Department of History ~ Ten Broeck 105, Dutch Quad
The University at Albany ~ State University of New York
1400 Washington Avenue
Albany, N.Y.   12222
Phone: (518) 442-4800 ~ Fax: (518) 442-3477
http://www.albany.edu/history
E-Mail: [email protected]


Events ~ Spring 2006
[Updated 3-10-2006]

 

* ANNOUNCEMENT: Friday, April 21, 3 o’clock p.m. Campus Center 375. Twenty-sixth Annual Phi Alpha Theta Lecture: “Japanese War Crimes and Tribunals, Yesterday and Today” by Dr. Herbert Bix, Binghamton University. There will be a reception immediately following the lecture in the Campus Center Patroon Lounge. Free and open to the public. Dr Herbert Bix is Professor (Joint with Sociology) & Vice Chair of the Department of History, Binghamton University. He is an expert on the political, military, and social history of 19th and 20th century Japan. His current research centers on the Asia-Pacific War and its aftermath, Western images of the Showa emperor Hirohito, and Japanese constitutional thought.

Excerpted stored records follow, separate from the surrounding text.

**config.mk**
```make
export PLATFORM = sky130hd
export DESIGN_NAME = rbm_bank_mapper
export DESIGN_NICKNAME = d
export VERILOG_FILES = /design/src/rtl/rbm_pkg.sv /design/src/rtl/rbm_addr_split.sv /design/src/rtl/rbm_row_tracker.sv /design/src/rtl/rbm_bank_mapper.sv
export SDC_FILE = /design/constraint.sdc
export NUM_CORES = 1
export LEC_CHECK = 0
export ABC_AREA = 0
export BUFFER_PORTS_ARGS = -buffer_cell sky130_fd_sc_hd__buf_2
export CAP_MARGIN = 20
export CORE_UTILIZATION = 45
export CTS_CLUSTER_SIZE = 10
export DETAILED_ROUTE_END_ITERATION = 10
export SYNTH_ARGS = -nofsm -noshare
export SYNTH_HDL_FRONTEND = slang
export SYNTH_SLANG_ARGS = --single-unit
```
**constraint.sdc**
```tcl
create_clock -name clk -period 6.1 [get_ports clk]
set_input_delay 0.305 -clock clk [delete_from_list [all_inputs] [get_ports clk]]
set_output_delay 0.305 -clock clk [all_outputs]
set_load 0.05 [all_outputs]
```
**src/rtl/rbm_pkg.sv**
```systemverilog
package rbm_pkg;
  typedef enum logic [1:0] {
    ACC_HIT      = 2'd0,
    ACC_CLOSED   = 2'd1,
    ACC_CONFLICT = 2'd2
  } acc_class_e;
endpackage

```
**src/rtl/rbm_addr_split.sv**
```systemverilog
module rbm_addr_split #(
  parameter int ADDR_W  = 32,
  parameter int COL_W   = 11,
  parameter int BANK_W  = 5,
  parameter int TAG_LSB = 16,
  parameter bit BYPASS  = 1'b0
) (
  input  logic [ADDR_W-1:0]              addr,
  output logic [BANK_W-1:0]              bank,
  output logic [ADDR_W-COL_W-BANK_W-1:0] row,
  output logic [COL_W-1:0]               col
);
  localparam int ROW_W = ADDR_W - COL_W - BANK_W;
  localparam int BF_LSB = COL_W;

  logic [BANK_W-1:0] bank_field;

  assign col        = addr[COL_W-1:0];
  assign bank_field = addr[BF_LSB +: BANK_W];
  assign row        = addr[ADDR_W-1 -: ROW_W];

  generate
    if (BYPASS) begin : g_plain
      assign bank = bank_field;
    end else begin : g_perm
      assign bank = bank_field ^ addr[TAG_LSB +: BANK_W];
    end
  endgenerate
endmodule

```
**src/rtl/rbm_row_tracker.sv**
```systemverilog
module rbm_row_tracker
  import rbm_pkg::*;
#(
  parameter int BANK_W = 5,
  parameter int ROW_W  = 16
) (
  input  logic              clk,
  input  logic              rst_n,
  input  logic              flush,
  input  logic              upd_en,
  input  logic [BANK_W-1:0] bank,
  input  logic [ROW_W-1:0]  row,
  output acc_class_e        cls
);
  localparam int NBANK = 1 << BANK_W;

  logic [NBANK-1:0] open_vld;
  logic [ROW_W-1:0] open_row [NBANK];

  generate
    for (genvar b = 0; b < NBANK; b++) begin : g_bank
      always_ff @(posedge clk or negedge rst_n) begin
        if (!rst_n) begin
          open_vld[b] <= 1'b0;
          open_row[b] <= '0;
        end else if (flush) begin
          open_vld[b] <= 1'b0;
        end else if (upd_en && bank == BANK_W'(b)) begin
          open_vld[b] <= 1'b1;
          open_row[b] <= row;
        end
      end
    end
  endgenerate

  always_comb begin
    if (!open_vld[bank])            cls = ACC_CLOSED;
    else if (open_row[bank] == row) cls = ACC_HIT;
    else                            cls = ACC_CONFLICT;
  end

  // a lookup right after a flush must see a closed bank
  p_flush_closes_r10: assert property (@(posedge clk) disable iff (!rst_n)
    ($past(flush) && !flush && upd_en) |-> cls == ACC_CLOSED);

  // repeating the previous access on the same bank finds its row open
  p_reopen_hit_r9: assert property (@(posedge clk) disable iff (!rst_n)
    ($past(upd_en) && !$past(flush) && upd_en && !flush &&
     bank == $past(bank) && row == $past(row)) |-> cls == ACC_HIT);
endmodule

```
**src/rtl/rbm_bank_mapper.sv**
```systemverilog
module rbm_bank_mapper
  import rbm_pkg::*;
#(
  parameter int ADDR_W       = 32,
  parameter int COL_W        = 11,
  parameter int BANK_W       = 5,
  parameter int TAG_LSB      = 16,
  parameter bit BYPASS       = 1'b0,
  parameter int LAT_W        = 8,
  parameter int LAT_HIT      = 4,
  parameter int LAT_CLOSED   = 8,
  parameter int LAT_CONFLICT = 14
) (
  input  logic                           clk,
  input  logic                           rst_n,
  input  logic                           flush,
  input  logic                           in_valid,
  output logic                           in_ready,
  input  logic [ADDR_W-1:0]              in_addr,
  output logic                           out_valid,
  output logic [BANK_W-1:0]              out_bank,
  output logic [ADDR_W-COL_W-BANK_W-1:0] out_row,
  output logic [COL_W-1:0]               out_col,
  output logic [1:0]                     out_class,
  output logic [LAT_W-1:0]               out_lat
);
  localparam int ROW_W = ADDR_W - COL_W - BANK_W;

  logic              accept;
  logic [BANK_W-1:0] m_bank;
  logic [ROW_W-1:0]  m_row;
  logic [COL_W-1:0]  m_col;
  acc_class_e        m_cls;
  logic [LAT_W-1:0]  m_lat;

  assign in_ready = ~flush;
  assign accept   = in_valid & in_ready;

  rbm_addr_split #(
    .ADDR_W(ADDR_W), .COL_W(COL_W), .BANK_W(BANK_W),
    .TAG_LSB(TAG_LSB), .BYPASS(BYPASS)
  ) u_split (
    .addr(in_addr), .bank(m_bank), .row(m_row), .col(m_col)
  );

  rbm_row_tracker #(.BANK_W(BANK_W), .ROW_W(ROW_W)) u_track (
    .clk(clk), .rst_n(rst_n), .flush(flush), .upd_en(accept),
    .bank(m_bank), .row(m_row), .cls(m_cls)
  );

  always_comb begin
    unique case (m_cls)
      ACC_HIT:    m_lat = LAT_W'(LAT_HIT);
      ACC_CLOSED: m_lat = LAT_W'(LAT_CLOSED);
      default:    m_lat = LAT_W'(LAT_CONFLICT);
    endcase
  end

  always_ff @(posedge clk or negedge rst_n) begin
    if (!rst_n) begin
      out_valid <= 1'b0;
      out_bank  <= '0;
      out_row   <= '0;
      out_col   <= '0;
      out_class <= '0;
      out_lat   <= '0;
    end else begin
      out_valid <= accept;
      if (accept) begin
        out_bank  <= m_bank;
        out_row   <= m_row;
        out_col   <= m_col;
        out_class <= m_cls;
        out_lat   <= m_lat;
      end
    end
  end

  // one result per accepted request, one cycle later
  p_result_follows_r11: assert property (@(posedge clk) disable iff (!rst_n)
    (in_valid && in_ready) |=> out_valid);
  p_no_spurious_r11: assert property (@(posedge clk) disable iff (!rst_n)
    !(in_valid && in_ready) |=> !out_valid);

  // nothing is taken during a flush
  p_flush_stalls_r10: assert property (@(posedge clk) disable iff (!rst_n)
    flush |-> !in_ready);

  // reported latency agrees with the reported class
  p_hit_latency_r7: assert property (@(posedge clk) disable iff (!rst_n)
    (out_valid && out_class == 2'd0) |-> out_lat == LAT_W'(LAT_HIT));
  p_conflict_latency_r8: assert property (@(posedge clk) disable iff (!rst_n)
    (out_valid && out_class == 2'd2) |-> out_lat == LAT_W'(LAT_CONFLICT));
endmodule

```
# After elaboration in Yosys (flattened, before gate mapping)
# Index checks and enable logic that the tools add are counted.
# op_classes
reduce_logical	98
mux	72
n_eq_ne	33
order_cmp	2
bitwise_logic	4
# op_table
operator	n
$bmux 16 s5	1
$eq 5x5->1 const B	16
$mux 1	65
$reduce_and 2->1	32
$reduce_bool 2->1	32
$eq 5x4->1 const B	8
$logic_and 1x1->1	32
$mux 16	2
$eq 5x3->1 const B	4
$eq 16x16->1	1
$eq 5x2->1 const B	2
$pmux 4 s2	1
$ge 6x6->1 const B	1
$lt 5x6->1 const B	1
$not 5->6	1
$bmux 1 s5	1
$eq 5x1->1 const B	1
$logic_not 5->1	1
$xor 5x5->5	1
$mux 2	2
$eq 2x1->1 const B	1
$logic_not 2->1	1
$and 1x1->1	1
$not 1->1	1
# word_totals
input_bits	36
output_inout_bits	44
register_bits	587
word_cells	279

# Depth between registers and ports, before layout
# depth
word_depth	10
mapped_depth	14
ltp_nobuf	9

# Modules after synthesis
# A second synthesis with hierarchy kept.
# unflattened
hier_cells	1735
area_unflattened_um2	26695.6
# modules_own_cells
mod	instances	cells_per_inst	area_each_um2	seq_area_each_um2
rbm_row_tracker	1	1613	24886.4	13613.1
rbm_bank_mapper	1	90	1562.7	950.9
rbm_addr_split	1	32	246.5	0.0

# Worst setup path before layout
# Ideal clock, no wire load.
# synth_timing
kind	input port to flip-flop
startpoint	input in_addr[16]
endpoint	register out_lat[1]
setup_ns	0.140
required_ns	5.960
t_arrival_ns	2.565
n_path_buf	3
cell_stages	11
slack_ns	3.395
cell_sequence	buf_4 > xor2_4 > buf_6 > buf_6 > mux4_2 > o2111ai_1 > o2111ai_1 > xnor2_1 > o221ai_2 > nor4_2 > a32oi_1
# synth_between
elab_chain_len	10
elab_cells_between_ends	13
classes_between	2 x eq/ne; 8 x mux; 2 x bitwise; 1 x reduce/logical
# synth_lines
element	line	text
start, declared	rbm_bank_mapper.sv:19	input logic [ADDR_W-1:0] in_addr,
$xor 5x5->5	rbm_addr_split.sv:26	assign bank = bank_field ^ addr[TAG_LSB +: BANK_W];
$not 5->6 (not written as such)	rbm_row_tracker.sv:38	else if (open_row[bank] == row) cls = ACC_HIT;
$bmux 16 s5	rbm_row_tracker.sv:38	
$mux 16 (not written as such) (2 in a row)	rbm_row_tracker.sv:38	
$eq 16x16->1	rbm_row_tracker.sv:38	
$mux 2	rbm_row_tracker.sv:38	
$mux 2 (*)	rbm_row_tracker.sv:37	if (!open_vld[bank]) cls = ACC_CLOSED;
$eq 2x1->1 or $logic_not 2->1 (tied branches)	rbm_bank_mapper.sv:52	unique case (m_cls)
$pmux 4 s2 (*)	rbm_bank_mapper.sv:52	
end signal, assigned	rbm_bank_mapper.sv:74	out_lat <= m_lat;
end, declared	rbm_bank_mapper.sv:25	output logic [LAT_W-1:0] out_lat
# Every way passes the cells marked *; elsewhere a longest branch is shown, timed or not. The select of a mux whose other input is x is not followed.
# A chain may end at the register's enable or synchronous reset.

# Worst setup path in the final report
# layout_timing
startpoint	input flush
endpoint	register u_track.open_row[353] in the netlist's numbering
# layout_between
elab_chain_len	4
# layout_lines
element	line	text
start, declared	rbm_bank_mapper.sv:16	input logic flush,
$not 1->1 (no line) (*)	-	
$and 1x1->1	rbm_bank_mapper.sv:37	assign accept = in_valid & in_ready;
$logic_and 1x1->1	rbm_row_tracker.sv:28	end else if (upd_en && bank == BANK_W'(b)) begin
$reduce_and 2->1 (no line) (*)	-	
end signal, assigned by index	rbm_row_tracker.sv:30	open_row[b] <= row;
end, declared	rbm_row_tracker.sv:18	logic [ROW_W-1:0] open_row [NBANK];
# Every way passes the cells marked *; elsewhere a longest branch is shown, timed or not.

==> results.py <==
metrics = {
    "clocking": {
        "insertion_delay_ns": 0.60,
        "htree_levels": 3,
        "clkSinkCount": 581,
        "clk_pin_slew_ns": 0.06,
        "root_buffer": "clkbuf_16",
        "cts_setup_buffers": 0,
        "cts_buffer_depth": 3,
        "cts_tree": "built",
        "cts_made_buffers": 68,
    },
    "worst_setup_path": {
        "timing.rr.start": "u_track.open_row[124]",
        "worstPathArrival_ns": 4.29,
        "crit_type": "in -> reg",
        "r2r_slack_ns": 3.58,
        "critPathLaunchType": "input port",
        "cp_common_cell": "buf_4",
        "crit_chain": "dlygate4sd3_1 > buf_2 > clkinv_1 > buf_4 > nand2_1 > inv_1 > buf_4 > nand2_1 > nor3_4 > buf_4 > mux2_2",
        "critPathMaxStageDelay_ns": 0.86,
        "required_ns": 6.57,
        "reg2reg_to": "out_lat[1]",
        "worstPathMaxFanout": 41,
        "ff2ff_path_depth": 8,
        "end_kind": "flop",
        "crit_slowest_cell": "nor3_4",
    },
    "outcome": {
        "status": "complete, no violations",
    },
    "worst_hold_path": {
        "worstHoldEndpoint": "out_row[13]",
        "hold_path_depth": 3,
        "min_path_type": "in -> reg",
        "min_from": "in_addr[29]",
    },
    "final_layout": {
        "layout.nets": 2147,
        "register_area_sq_um": 14500,
        "areaGrowthSynthToFinish_pct": 12.6,
        "diodes": 0,
        "drive_gt1_share_pct": 39.7,
        "multi_input_area_sq_um": 11600,
        "finalInstanceArea_sq_um": 30100,
        "nFillCells": 4879,
    },
    "power_and_ir_drop": {
        "power_frac_clock_pct": 32.9,
        "combPwrFrac_pct": 20.4,
        "power_switching_uw": 3080,
        "power.internal_uw": 7680,
        "seq_power_share_pct": 46.7,
        "powerDensity_nw_per_um2": 358,
        "leakage_uw": 0.0140,
        "max-vdd-ir-drop_uv": 211,
        "switching_share_pct": 28.6,
    },
    "yosys": {
        "synth_top_cell_by_area": "dfrtp_1",
        "ys_warn_count": 0,
        "ys_async_sr_fraction_pct": 100,
        "synthCells": 2055,
        "syn_avg_cell_area_sq_um": 13.0,
        "synth.most_common_cell": "dfrtp_1",
        "ys_types": 66,
        "synth_commonest_cells": "dfrtp_1, mux2_2, nand2_1, clkbuf_1, nor2_1",
        "synth_edf_count": 0,
        "yosysSeqAreaShare_pct": 54.4,
        "ys.flop_type": "dfrtp_1",
        "synth_seq_cells": 581,
        "synth.area.top_cells": "dfrtp_1, mux2_2, mux4_2",
        "synth_area_sq_um": 26700,
        "synth_top_area_share_pct": 54.4,
    },
    "timing": {
        "setup-violations-final": 0,
        "rsz0062_at_grt": "no",
        "finalClockSkew_ns": 0.0246,
        "period_needed_ns": 3.83,
        "setup_tns_ns": 0,
        "max_freq_mhz": 261,
        "drv_slew": 0,
        "hold_viol": 0,
        "worstMarginPinSlew_ns": 1.15,
        "hold_ws_ns": 0.301,
        "relSlewSlack_pct": 23.2,
        "final.period_utilization_pct": 62.7,
    },
    "floorplan": {
        "start_util_pct": 45.9,
        "std_cell_rows": 88,
        "boundaryPins": 80,
        "coreArea_sq_um": 58200,
        "die_x_um": 246,
        "fp.dieH_um": 246,
        "dieArea_sq_um": 60400,
    },
    "drt": {
        "wl_mm": 84.1,
        "ant_nets": 0,
        "drt_iter0_drc": 1994,
        "via_per_inst": 6.33,
        "vias": 18200,
        "wl_per_cell_um": 29.1,
        "drt_first_pass_iters": 6,
        "drc_errors": 0,
    },
    "place": {
        "place_area_sq_um": 28100,
        "gp_congestion": 0.933,
        "dpl.hpwl_mm": 52.3,
        "placement.io_buffers": 74,
    },
    "grt": {
        "grt_pass1_vias": 18500,
        "grt_pass1_wl_mm": 127,
        "antenna_found_initial": 0,
        "grtUsageTotal_pct": 28.7,
        "grt_max_degree": 153,
        "overflow": 0,
    },
    "run": {
        "maxCapViolCount": 0,
    },
}
-- power by group through the flow --
stage | clock network, uW | logic (uW) | registers, uW
floorplan | 0 | 1420 | 5060
global placement | 0 | 2110 | 5040
detailed placement | 0 | 2160 | 5080
CTS | 3610 | 2180 | 5020
global route | 3750 | 2340 | 5120
finish | 3540 | 2200 | 5030
-- through the flow --
stage | total power, uW | cells | worst slack (ns) | util, %
after floorplan | 6470 | 2059 | 3.39 | -
after global placement | 7150 | 2787 | 1.77 | 48.1
after detailed placement | 7240 | 2791 | 1.89 | 48.3
after CTS | 10800 | 2882 | 2.29 | 51.6
after global routing | 11200 | 2884 | 2.07 | 51.7
final | 10800 | 2884 | 2.27 | 51.7
-- state kept, by name, summed over array words and instances, names as in the netlist --
signal,cells
out_class,1
out_row,16
u_track.open_row,512
out_col,11
u_track.open_vld,32
out_bank,5
out_valid,1
out_lat,3
-- worst max path at each step --
stage	startpoint	end	slack [ns]	cells past startpoint
final	flush	u_track.open_row[353]	2.27	11
after global routing	flush	u_track.open_row[433]	2.07	11
after CTS	flush	u_track.open_row[433]	2.29	11
after detailed placement	in_addr[17]	out_lat[1]	1.89	11
after global placement	in_addr[16]	out_lat[1]	1.77	9
after floorplan	in_addr[16]	out_lat[1]	3.39	11
-- cells in the final DEF, fill, tap and decap left out, types with 6 or more instances in the layout --
master,n
dfrtp_1,581
mux2_2,519
nand2_1,244
buf_2,73
clkbuf_16,71
buf_4,62
nor2_1,49
mux4_2,49
nor3_1,35
a21o_1,35
o22ai_1,34
nand4_1,25
nand3_1,25
a31oi_1,24
mux2i_1,23
a21oi_1,21
o221ai_1,19
nor3_4,15
nor2_2,14
o21ai_0,14
dlygate4sd3_1,13
nor4_1,9
a22oi_1,8
o21a_1,7
a32oi_1,7
a221oi_1,6
o2111ai_1,6
-- worst max-delay path, delay by kind of cell --
| kind | cells | cell delay, ns |
|---|---|---|
| buffers and inverters | 7 | 1.88 |
| AND/OR/NAND/NOR | 3 | 1.73 |
| multiplexers | 1 | 0.35 |
-- repair_timing --
action                    4_1_cts  5_1_grt
hold endpoints to repair      132        0
hold buffers                   13        0
gates resized for setup         0        0
-- routing by layer --
layer,global-route usage (%),share of wire [%],vias to the layer above
met3,5.67,8.1,207
li1,-,-,7562
met4,12.8,4.1,0
met2,42.9,45,868
met5,0,0,-
met1,40.3,42,9612
-- final cells by class --
cell class                      count  share of cell area (%)
Sequential cell                   581                    48.3
Multi-Input combinational cell   1299                    38.5
Clock buffer                       76                    6.00
Timing Repair Buffer              158                    3.94
Tap cell                          765                    3.18
Clock inverter                      2                  0.0457
Inverter                            3                  0.0374
-- cells by family after synthesis --
group / count (synthesis) / synth area share [%]
AO/OA/AOI/OAI: 241 / 6.76
other: 1 / 0.0140
AND/OR/NAND/NOR: 436 / 7.27
XOR/XNOR: 18 / 0.800
multiplexers: 599 / 27.4
buffers and inverters: 179 / 3.34
flip-flops: 581 / 54.4
No activity file was read; power rests on OpenSTA's default activity.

* Monday, March 13, 2006. 3:00 p.m., Assembly Hall, U-Albany Uptown Campus: Twentieth Annual Janice D. and Theodore H. Fossieck Lecture: “Holy Wars in Beulah Land: The Contest among Evangelical Protestants in the Early Nineteenth-Century South” by Christine Leigh Heyrman. There will be a reception immediately following
the lecture in the Fireside Lounge. Heyrman received her Ph.D. from Yale. She is currently a Distinguished Professor of History at the University of Delaware. Her publications include Commerce and Culture: The Maritime Communities of Colonial Massachusetts, 1690-1750 and Southern Cross: The Beginnings of the Bible Belt. Dr. Heyrman received the prestigious Bancroft Prize in 1998 for Southern Cross.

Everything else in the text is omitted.